---------- Material provided ----------
$ cat src/rtl/chip_run_ctrl_pkg.sv
// chip_ctrl_pkg: shared types and constants for the chip tester run controller.
//   state_e  : controller FSM states (IDLE, START, WAIT, DONE)
//   CNT_W    : width of the run/pass tallies
//   CNT_MAX  : saturation value of the tallies
//   sat_inc  : saturating increment used by both tallies
package chip_ctrl_pkg;

  typedef enum logic [1:0] {
    IDLE  = 2'd0,
    START = 2'd1,
    WAIT  = 2'd2,
    DONE  = 2'd3
  } state_e;

  localparam int CNT_W = 8;
  localparam logic [CNT_W-1:0] CNT_MAX = 8'd255;

  function automatic logic [CNT_W-1:0] sat_inc(input logic [CNT_W-1:0] v);
    logic [CNT_W-1:0] r;
    r = (v == CNT_MAX) ? v : CNT_W'(v + 1'b1);
    return r;
  endfunction

endpackage

$ cat src/rtl/chip_run_ctrl_debounce.sv
// button_debounce: conditions the raw asynchronous push button.
//   Two-flop synchronizer, then a stability counter: the debounced level
//   flips only after DEBOUNCE_CYCLES consecutive synchronized samples differ
//   from it. A registered one-cycle press pulse accompanies each 0->1 flip.
// Ports:
//   clk     in  system clock
//   rst     in  asynchronous active-high reset
//   btn_raw in  raw push button (asynchronous)
//   press   out one-cycle pulse on a debounced rising edge
module button_debounce #(
  parameter int DEBOUNCE_CYCLES = 16
) (
  input  logic clk,
  input  logic rst,
  input  logic btn_raw,
  output logic press
);

  localparam int CW = $clog2(DEBOUNCE_CYCLES);
  localparam logic [CW-1:0] CNT_LAST = CW'(DEBOUNCE_CYCLES - 1);

  logic          sync1_q, sync2_q;
  logic          level_q, level_d;
  logic          press_q, press_d;
  logic [CW-1:0] cnt_q, cnt_d;

  // Any sample that agrees with the current level restarts the count, so only
  // an unbroken run of DEBOUNCE_CYCLES differing samples changes the level.
  always_comb begin
    level_d = level_q;
    press_d = 1'b0;
    cnt_d   = '0;
    if (sync2_q != level_q) begin
      if (cnt_q == CNT_LAST) begin
        level_d = sync2_q;
        press_d = sync2_q;
      end else begin
        cnt_d = cnt_q + 1'b1;
      end
    end
  end

  always_ff @(posedge clk or posedge rst) begin
    if (rst) begin
      sync1_q <= 1'b0;
      sync2_q <= 1'b0;
      level_q <= 1'b0;
      press_q <= 1'b0;
      cnt_q   <= '0;
    end else begin
      sync1_q <= btn_raw;
      sync2_q <= sync1_q;
      level_q <= level_d;
      press_q <= press_d;
      cnt_q   <= cnt_d;
    end
  end

  assign press = press_q;

endmodule

$ cat src/rtl/chip_run_ctrl.sv
// chip_run_ctrl: front-end controller for one chip tester socket.
//   Debounces the run button, pulses Start to the tester, waits for a Done
//   rising edge (or the watchdog), latches pass/fail LEDs and keeps
//   saturating run/pass tallies. All outputs are registered.
// Build option:
//   CHIP_RUN_CTRL_TIMEOUT_EN defined   -> watchdog present, fires after
//                                         TIMEOUT_CYCLES cycles of a run.
//   CHIP_RUN_CTRL_TIMEOUT_EN undefined -> no watchdog, Timeout tied low.
// Ports:
//   Clk        in   system clock
//   Reset      in   asynchronous active-high reset
//   Run_btn    in   raw push button
//   Done       in   tester completion flag
//   RSLT       in   tester verdict (1 = pass), valid when Done rises
//   Start      out  one-cycle pulse to the tester Run input
//   Busy       out  high from START through WAIT
//   Pass_LED   out  latched pass indication
//   Fail_LED   out  latched fail indication (also set on timeout)
//   Timeout    out  latched watchdog indication
//   Test_count out  completed runs, saturating at 255
//   Pass_count out  passing runs, saturating at 255
module chip_run_ctrl
  import chip_ctrl_pkg::*;
#(
  parameter int DEBOUNCE_CYCLES = 16,
  parameter int TIMEOUT_CYCLES  = 1000000
) (
  input  logic             Clk,
  input  logic             Reset,
  input  logic             Run_btn,
  input  logic             Done,
  input  logic             RSLT,
  output logic             Start,
  output logic             Busy,
  output logic             Pass_LED,
  output logic             Fail_LED,
  output logic             Timeout,
  output logic [CNT_W-1:0] Test_count,
  output logic [CNT_W-1:0] Pass_count
);

  logic press;

  button_debounce #(
    .DEBOUNCE_CYCLES(DEBOUNCE_CYCLES)
  ) u_debounce (
    .clk    (Clk),
    .rst    (Reset),
    .btn_raw(Run_btn),
    .press  (press)
  );

  state_e           state_q, state_d;
  logic             start_q, start_d;
  logic             busy_q, busy_d;
  logic             pass_q, pass_d;
  logic             fail_q, fail_d;
  logic             tmo_q, tmo_d;
  logic [CNT_W-1:0] tcnt_q, tcnt_d;
  logic [CNT_W-1:0] pcnt_q, pcnt_d;

  // Done and RSLT are registered together so the verdict lines up with the
  // detected edge; the edge is then taken between two registered samples.
  logic done_q, done_prev_q, rslt_q;
  logic done_edge;
  logic fire;

  assign done_edge = done_q & ~done_prev_q;

`ifdef CHIP_RUN_CTRL_TIMEOUT_EN
  localparam int TW = $clog2(TIMEOUT_CYCLES);
  localparam logic [TW-1:0] TIMER_LAST = TW'(TIMEOUT_CYCLES - 1);

  logic [TW-1:0] timer_q, timer_d;

  // Held at zero outside a run; counting already in START makes the
  // watchdog land exactly TIMEOUT_CYCLES cycles after the Start pulse.
  always_comb begin
    timer_d = '0;
    if (state_q == START || state_q == WAIT) begin
      timer_d = timer_q + 1'b1;
    end
  end

  always_ff @(posedge Clk or posedge Reset) begin
    if (Reset) begin
      timer_q <= '0;
    end else begin
      timer_q <= timer_d;
    end
  end

  assign fire = (state_q == WAIT) && (timer_q == TIMER_LAST);
`else
  // No watchdog in this build; TIMEOUT_CYCLES has no effect and this
  // expression is constant false.
  assign fire = (TIMEOUT_CYCLES < 0);
`endif

  always_comb begin
    state_d = state_q;
    start_d = 1'b0;
    busy_d  = busy_q;
    pass_d  = pass_q;
    fail_d  = fail_q;
    tmo_d   = tmo_q;
    tcnt_d  = tcnt_q;
    pcnt_d  = pcnt_q;
    case (state_q)
      IDLE, DONE: begin
        if (press) begin
          state_d = START;
          start_d = 1'b1;
          busy_d  = 1'b1;
          pass_d  = 1'b0;
          fail_d  = 1'b0;
          tmo_d   = 1'b0;
        end
      end
      START: begin
        state_d = WAIT;
        busy_d  = 1'b1;
      end
      WAIT: begin
        // A Done edge takes priority over a watchdog firing in the same cycle.
        if (done_edge) begin
          state_d = DONE;
          busy_d  = 1'b0;
          pass_d  = rslt_q;
          fail_d  = ~rslt_q;
          tcnt_d  = sat_inc(tcnt_q);
          if (rslt_q) begin
            pcnt_d = sat_inc(pcnt_q);
          end
        end else if (fire) begin
          state_d = DONE;
          busy_d  = 1'b0;
          tmo_d   = 1'b1;
          fail_d  = 1'b1;
          tcnt_d  = sat_inc(tcnt_q);
        end
      end
      default: begin
        state_d = IDLE;
        busy_d  = 1'b0;
      end
    endcase
  end

  always_ff @(posedge Clk or posedge Reset) begin
    if (Reset) begin
      state_q     <= IDLE;
      start_q     <= 1'b0;
      busy_q      <= 1'b0;
      pass_q      <= 1'b0;
      fail_q      <= 1'b0;
      tmo_q       <= 1'b0;
      tcnt_q      <= '0;
      pcnt_q      <= '0;
      done_q      <= 1'b0;
      done_prev_q <= 1'b0;
      rslt_q      <= 1'b0;
    end else begin
      state_q     <= state_d;
      start_q     <= start_d;
      busy_q      <= busy_d;
      pass_q      <= pass_d;
      fail_q      <= fail_d;
      tmo_q       <= tmo_d;
      tcnt_q      <= tcnt_d;
      pcnt_q      <= pcnt_d;
      done_q      <= Done;
      done_prev_q <= done_q;
      rslt_q      <= RSLT;
    end
  end

  assign Start      = start_q;
  assign Busy       = busy_q;
  assign Pass_LED   = pass_q;
  assign Fail_LED   = fail_q;
  assign Timeout    = tmo_q;
  assign Test_count = tcnt_q;
  assign Pass_count = pcnt_q;

endmodule

$ cat config.mk
export PLATFORM = sky130hd
export DESIGN_NAME = chip_run_ctrl
export DESIGN_NICKNAME = d
export VERILOG_FILES = /design/src/rtl/chip_run_ctrl_pkg.sv /design/src/rtl/chip_run_ctrl_debounce.sv /design/src/rtl/chip_run_ctrl.sv
export SDC_FILE = /design/constraint.sdc
export NUM_CORES = 1
export LEC_CHECK = 0
export BUFFER_PORTS_ARGS = -buffer_cell sky130_fd_sc_hd__buf_2
export CORE_MARGIN = 8
export CORE_UTILIZATION = 35
export CTS_CLUSTER_SIZE = 24
export DETAILED_ROUTE_END_ITERATION = 10
export PLACE_DENSITY = 0.58
export RECOVER_POWER = 100
export SLEW_MARGIN = 25
export SYNTH_ARGS = -nofsm -noshare
export SYNTH_HDL_FRONTEND = slang
export SYNTH_HIERARCHICAL = 1
export SYNTH_SLANG_ARGS = --single-unit
$ cat constraint.sdc
create_clock -name Clk -period 3.95 [get_ports Clk]
set_input_delay 0.9875 -clock Clk [delete_from_list [all_inputs] [get_ports Clk]]
set_output_delay 0.9875 -clock Clk [all_outputs]
set_load 0.02 [all_outputs]
Word level (Yosys, flattened, before mapping)
Index checks and enable logic that the tools add are counted.
Storage, ports and cells
  output and inout port bits: 21
  word-level logic and storage cells: 57
  flip-flop bits (word level): 33
Operators by class
  $add $sub $neg: 3
  bitwise gates (word level): 5
  muxes and demuxes: 17
  reductions and logical operators: 8
  equality and inequality tests: 9
Operators by type and width (number)
  8-bit by 1-bit adder with 8-bit output, second input constant: 2
  8-bit == test, second input constant: 2
  1-bit 2-to-1 mux: 9
  4-bit 2-to-1 mux: 2
  2-bit case mux with 3 select lines: 1
  3-bit AND reduction: 2
  4-bit by 1-bit adder with 4-bit output, second input constant: 1
  2-bit == test, second input constant: 2
  4-bit == test, second input constant: 1
  2-bit 2-to-1 mux: 2
  1-bit NOT: 4
  1-bit case mux with 2 select lines: 2
  2-bit AND reduction: 2
  4-bit AND reduction: 1
  1-bit case mux with 3 select lines: 1
  2-bit by 1-bit == test with 1-bit output, second input constant: 1
  2-bit logical NOT: 1
  2-bit by 1-bit != test with 1-bit output, second input constant: 1
  2-bit != test, second input constant: 1
  2-bit nonzero test: 1
  2-bit OR reduction: 1
  1-bit AND: 1
  1-bit != test: 1

Longest topological paths before layout
  depth in word-level cells: 4
  gate-level depth with buffers: 8

By module
The synthesis kept the hierarchy.
By module, submodules not included
  chip_run_ctrl: instances 1, cells an instance 121, area an instance 1218.7 um2
  button_debounce: instances 1, cells an instance 21, area an instance 306.5 um2

Worst setup path after synthesis
OpenSTA, ideal clock, no wires.
  path kind: reg-to-reg
  start point: register state_q[0]
  end point: register pcnt_q[5] (netlist: Pass_count[5])
  path slack: 2334 ps
  clock period less this slack: 1616 ps
  library setup time: 131 ps
  stages on the path, launching flop included: 9
  data arrival time: 1485 ps
  cells stage by stage: dfrtp_1 inv_1 ha_1 buf_6 and4b_1 buf_4 and4_4 nand4_1 xnor2_1
On the way
  word-level cells in the longest chain between the ends: 2
RTL lines
  start: declaration: line chip_run_ctrl.sv:53  | state_e state_q, state_d;
  start signal: assignment: line chip_run_ctrl.sv:164  | state_q <= state_d;
  2-bit == test: line chip_run_ctrl.sv:109  | case (state_q)
  4-bit AND reduction (no source line)
  end signal: assignment: line chip_run_ctrl.sv:171  | pcnt_q <= pcnt_d;
  end: declaration: line chip_run_ctrl.sv:60  | logic [CNT_W-1:0] pcnt_q, pcnt_d;
No other way between the ends.
A chain may end at the register's enable or synchronous reset.

Worst setup path in the final report
  start point: register tcnt_q[3] (netlist: Test_count[3])
  end point: output port Test_count[3]
RTL lines
  start: declaration: line chip_run_ctrl.sv:59  | logic [CNT_W-1:0] tcnt_q, tcnt_d;
  start signal: assignment: line chip_run_ctrl.sv:170  | tcnt_q <= tcnt_d;
  end: declaration: line chip_run_ctrl.sv:38  | output logic [CNT_W-1:0] Test_count,
No word-level cell between the ends.

==> reports/metrics.cfg <==
[critical_path]
worstSetupPathType = flop to primary output
worstPathArrival_ps = 1010
crit_required_ps = 2960
cp_slowest_cell = dfrtp_1
max_stage_delay_ps = 460
startpoint = Test_count[3]$_DFFE_PP0P_
crit_family = flip-flops
endpoint_kind = primary output
start_kind = flop
r2r_start = state_q[0]$_DFFE_PP0P_
crit_buf_inv = 1
critical_path.cell_chain = clkbuf_1
cp_max_fo = 8

[place]
hpwl_um = 2240
gp_congestion = 0.826
port-buffer-count = 24

[grt]
grt_overflow = 0
grt_pass1_wl_um = 4960
grtUsageTotal_pct = 9.49
grt_pass1_vias = 1097
grt_max_degree = 26
antenna_found_initial = 0

[clocking]
post-cts-setup-buffer-count = 0
holdBufCountCts = 0
cts_buffer_depth = 2
cts-htree-levels = 2
clk_latency_ps = 280
clkTransAtPathRegs_ps = 70
cts-root-buf = clkbuf_8
cts_buffers = 5
cts_resized = 0
cts_tree = built
clkSinkCount = 33

[timing]
slew_headroom_pct = 43.0
rsz0062_at_grt = false
hold_viol_final = 0
fin_skew_ps = 5.40
finalCritPeriodShare_pct = 50.5
tns_ps = 0
fin_crit_ps = 2000
worst_hold_slack_ps = 355
worst_pin_slew_ps = 850
drv_slew = 0
fmax_mhz = 501
setup_viol = 0

[cells_and_area]
drive_gt1_share_pct = 8.19
n_fill_cell = 434
syn_to_final_growth_pct = 16.4
n_antenna_cell = 0
fin_nets = 180

[worst_hold_path]
hold_class = flop to flop
holdCritStartpoint = u_debounce/sync1_q$_DFF_PP0_

[route]
drc = 0
wire_per_inst_um = 13.1
viasPerCell = 5.08
ant_nets = 0
drtIter0Drc = 67
num_vias = 1132
wirelength_um = 2930
dr.pass1.iters = 4

[floorplan]
die-area_um2 = 6730
placementRows = 24
coreArea_um2 = 4260
die-width_um = 82.0
pin_count = 26
start_util_pct = 35.8
die_h_um = 82.0

[logic_synthesis]
synth_common_cells = 33 x dfrtp_1, 15 x nand2_1, 11 x nor2_1
synth_nets = 152
yosysMostFrequentCell = dfrtp_1
yosysWarnings = 6
async_reset_ff_share_pct = 100
seq_area_frac_synth_pct = 54.1
ys_ff_latch = 33
synth_cell_types = 37
avgSynthCellArea_um2 = 10.7
synthTopCellsByArea = dfrtp_1 54%, ha_1 4.1%, nand2_1 3.7%, nor2_1 2.7%, a21oi_1 2.6%
netlist_instances = 142
synth_ff_type = dfrtp_1
synth_edf_count = 0
syn-cell-area_um2 = 1530
synth_top_area_cell = dfrtp_1
synth.top_cell.area_share_pct = 54.1

[run_status]
status = completed

[power_and_ir_drop]
cellLeakagePower_nw = 0.803
max-vdd-ir-drop_mv = 0.275
powerDensity_nw_per_um2 = 558

[run]
drv_cap = 0

-- cells by family after synthesis --
kind of cell / after synthesis / share of synthesized area (%)
compound gates: 27 / 11.2
xor+xnor: 6 / 3.45
fa+ha+maj: 5 / 4.10
buf+inv: 9 / 3.20
flops: 33 / 54.1
mux: 5 / 3.86
other cells: 1 / 0.246
simple gates: 56 / 19.8
-- layout make-up --
type / count / area, um2 / area share [%]
timing repair buffer: 24 / 93.8 / 5.29
tap: 52 / 65.1 / 3.66
multi-input combinational: 100 / 634 / 35.7
inverter: 6 / 22.5 / 1.27
clock inverter: 3 / 65.1 / 3.66
clock buffer: 5 / 68.8 / 3.88
sequential: 33 / 826 / 46.5
-- worst paths after layout --
path	endpoint	slack [ps]	cells past startpoint
setup / recovery	Test_count[3]	1950	1
hold / removal	u_debounce/sync2_q$_DFF_PP0_	350	0
setup reg to reg	Pass_count[5]$_DFFE_PP0P_	2090	6
hold reg to reg	u_debounce/sync2_q$_DFF_PP0_	350	0
max in group asynchronous	Pass_count[7]$_DFFE_PP0P_	2790	2
min in group asynchronous	u_debounce/press$_DFF_PP0_	630	2
-- where the power goes --
part	internal, mW	total [mW]	switching [mW]
clock network	0.251	0.370	0.119
logic	0.0733	0.199	0.126
registers	0.380	0.422	0.0421
-- per-layer routing --
layer,global-route usage [%],wire length [um],share of wire (%)
met5,0,0,0
met4,3.16,9,0.31
met3,4.27,174,5.9
met2,15.3,1420,48
met1,11.0,1330,45
-- sequential cells by signal, summed over array words and instances, names as in the netlist --
signal              cells
Pass_count              8
u_debounce/sync1_q      1
u_debounce/level_q      1
u_debounce/press        1
rslt_q                  1
done_prev_q             1
done_q                  1
Pass_LED                1
state_q                 2
Start                   1
u_debounce/cnt_q        4
Test_count              8
Fail_LED                1
u_debounce/sync2_q      1
Busy                    1
-- cell usage in the layout, fill, tap and decap left out, drive strengths merged --
| master | n |
|---|---|
| nor3b | 2 |
| nor2b | 6 |
| a22oi | 1 |
| nand3b | 2 |
| ha | 5 |
| and3 | 3 |
| clkbuf | 26 |
| nand2b | 2 |
| xnor2 | 4 |
| a21oi | 8 |
| buf | 3 |
| conb | 1 |
| a21o | 1 |
| dfrtp | 33 |
| a31oi | 6 |
| clkinv | 2 |
| o21a | 2 |
| nand4 | 3 |
| o311ai | 1 |
| mux2 | 4 |
| o21ai | 4 |
| a311oi | 1 |
| nand2 | 15 |
| nor2 | 11 |
| xor2 | 2 |
| nor3 | 3 |
| o22ai | 1 |
| nand3 | 5 |
| mux2i | 1 |
| and4b | 1 |
| and4 | 2 |
| and2 | 1 |
| inv | 5 |
| bufinv | 2 |
| a221o | 2 |
-- per-stage QoR --
stage               util, %  power [mW]  cell area, um2  setup WS [ps]  std cells
finish                 41.6       0.991            1780           1950        223
global route           41.6        1.04            1780           1890        223
CTS                    42.6        1.01            1820           2000        223
detailed placement     39.5       0.639            1680           2090        215
global placement       39.5       0.634            1680           2110        215
floorplan                 -       0.580            1530           2330        142
No activity file was read; power rests on OpenSTA's default activity.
----------
Scan the data for the string "parameter" and copy each line in which it occurs.

  parameter int DEBOUNCE_CYCLES = 16
  parameter int DEBOUNCE_CYCLES = 16,
  parameter int TIMEOUT_CYCLES  = 1000000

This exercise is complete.